I have never had a fear of telling people I am a christian. It was always so easy and natural for me to say it. It hasn’t been until recently that I have started feeling a little awkward about it. I am scared of what people will think when I tell them I am dropping everything in my life to follow Jesus’s footsteps and travel the world for 11 months. Why all of a sudden is it so difficult for me to proclaim this? 

I have come to the conclusions that I was never really much different from the world. That is why telling people is so awkward for me. I could argue that I was living different. I told people I was a christian and went to church. I always went to bible studies and even led some! Looking back though, I never went out of my comfort zone. I never pushed myself to do the hard things for Jesus. I chose sports over missions trips. I chose surfing days instead of feeding the poor at the homeless shelter. I chose sitting in a deer stand over visiting the sick in the hospital. Every time I had the opportunity to do something a little different or out of the ordinary I didn’t do it. 
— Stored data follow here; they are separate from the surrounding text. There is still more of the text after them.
===== src/rtl/sipo_rx_shift_reg.sv =====
// sipo_rx_shift_reg
//   Serial-in, parallel-out receive shift register. Reassembles MSB-first
//   serial words and hands each completed word to a double-buffered holding
//   register that is read through a valid/ready handshake.
//
//   Optional feature macro: PARITY_EN
//     defined   : each frame is WIDTH data bits plus one even-parity bit.
//                 parity_err is latched with d_out.
//     undefined : each frame is WIDTH bits and parity_err is tied to 0.
//
//   Ports
//     clk        rising-edge clock
//     reset_n    asynchronous active-low reset
//     s_in       serial data bit, sampled when s_en=1
//     s_en       bit strobe, one bit accepted per strobe cycle
//     s_sync     word alignment: drops any partial word; a bit strobed in
//                the same cycle starts a new word
//     d_out      received word, MSB = first bit received
//     d_valid    d_out holds an unconsumed word
//     d_ready    consumer accepts d_out when d_valid && d_ready
//     overrun    sticky: a completed word was dropped
//     ovr_clr    synchronous clear of overrun (a new overrun wins)
//     parity_err parity result for the word on d_out
module sipo_rx_shift_reg #(
   parameter int unsigned WIDTH = 8
) (
   input  logic             clk,
   input  logic             reset_n,
   input  logic             s_in,
   input  logic             s_en,
   input  logic             s_sync,
   output logic [WIDTH-1:0] d_out,
   output logic             d_valid,
   input  logic             d_ready,
   output logic             overrun,
   input  logic             ovr_clr,
   output logic             parity_err
);

   localparam int unsigned CW = $clog2(WIDTH + 1);

`ifdef PARITY_EN
   typedef enum logic [1:0] {IDLE, SHIFT, PAR} state_t;
`else
   typedef enum logic [1:0] {IDLE, SHIFT} state_t;
`endif

   state_t           state, state_nxt, state_base;
   logic [CW-1:0]    cnt, cnt_nxt, cnt_base;
   logic [WIDTH-1:0] sh, sh_nxt;
   logic             complete;
   logic             load;
   logic             drop;
`ifdef PARITY_EN
   logic             perr_nxt;
`endif

   // s_sync realigns before the strobe is processed, so the FSM works from
   // IDLE/cnt=0 in that cycle. The parity bit is never shifted in, so the
   // completed word is sh_nxt in both frame formats.
   always_comb begin
      state_base = s_sync ? IDLE : state;
      cnt_base   = s_sync ? '0 : cnt;
      state_nxt  = state_base;
      cnt_nxt    = cnt_base;
      sh_nxt     = sh;
      complete   = 1'b0;
`ifdef PARITY_EN
      perr_nxt   = 1'b0;
`endif
      if (s_en) begin
         case (state_base)
            IDLE, SHIFT: begin
               sh_nxt = {sh[WIDTH-2:0], s_in};
               if (cnt_base == CW'(WIDTH - 1)) begin
`ifdef PARITY_EN
                  state_nxt = PAR;
                  cnt_nxt   = CW'(WIDTH);
`else
                  state_nxt = IDLE;
                  cnt_nxt   = '0;
                  complete  = 1'b1;
`endif
               end else begin
                  state_nxt = SHIFT;
                  cnt_nxt   = cnt_base + CW'(1);
               end
            end
`ifdef PARITY_EN
            PAR: begin
               state_nxt = IDLE;
               cnt_nxt   = '0;
               complete  = 1'b1;
               perr_nxt  = ^{sh, s_in};
            end
`endif
            default: begin
               state_nxt = IDLE;
               cnt_nxt   = '0;
            end
         endcase
      end
   end

   // Holding register is free if empty or being consumed this cycle.
   assign load = complete & (~d_valid | d_ready);
   assign drop = complete & d_valid & ~d_ready;

   always_ff @(posedge clk or negedge reset_n) begin
      if (!reset_n) begin
         state   <= IDLE;
         cnt     <= '0;
         sh      <= '0;
         d_out   <= '0;
         d_valid <= 1'b0;
         overrun <= 1'b0;
      end else begin
         state <= state_nxt;
         cnt   <= cnt_nxt;
         sh    <= sh_nxt;
         if (load) begin
            d_out   <= sh_nxt;
            d_valid <= 1'b1;
         end else if (d_ready) begin
            d_valid <= 1'b0;
         end
         if (drop) begin
            overrun <= 1'b1;
         end else if (ovr_clr) begin
            overrun <= 1'b0;
         end
      end
   end

`ifdef PARITY_EN
   always_ff @(posedge clk or negedge reset_n) begin
      if (!reset_n) begin
         parity_err <= 1'b0;
      end else if (load) begin
         parity_err <= perr_nxt;
      end
   end
`else
   assign parity_err = 1'b0;
`endif

endmodule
I didn’t know I would be scared of what people thought of me until I had to tell a very special friend about it. I had to tell her I was dropping out of school to follow Jesus. So many things ran through my mind. What if she thinks this is super irresponsible? What if her dad thinks that this isn’t a good career move if I ever want to marry his daughter? Ironically, she was the one that reminded me that I shouldn’t care about what her or the world thinks. She reminded me that we as Christians are called to be different. We are supposed to have people wondering what is different about us.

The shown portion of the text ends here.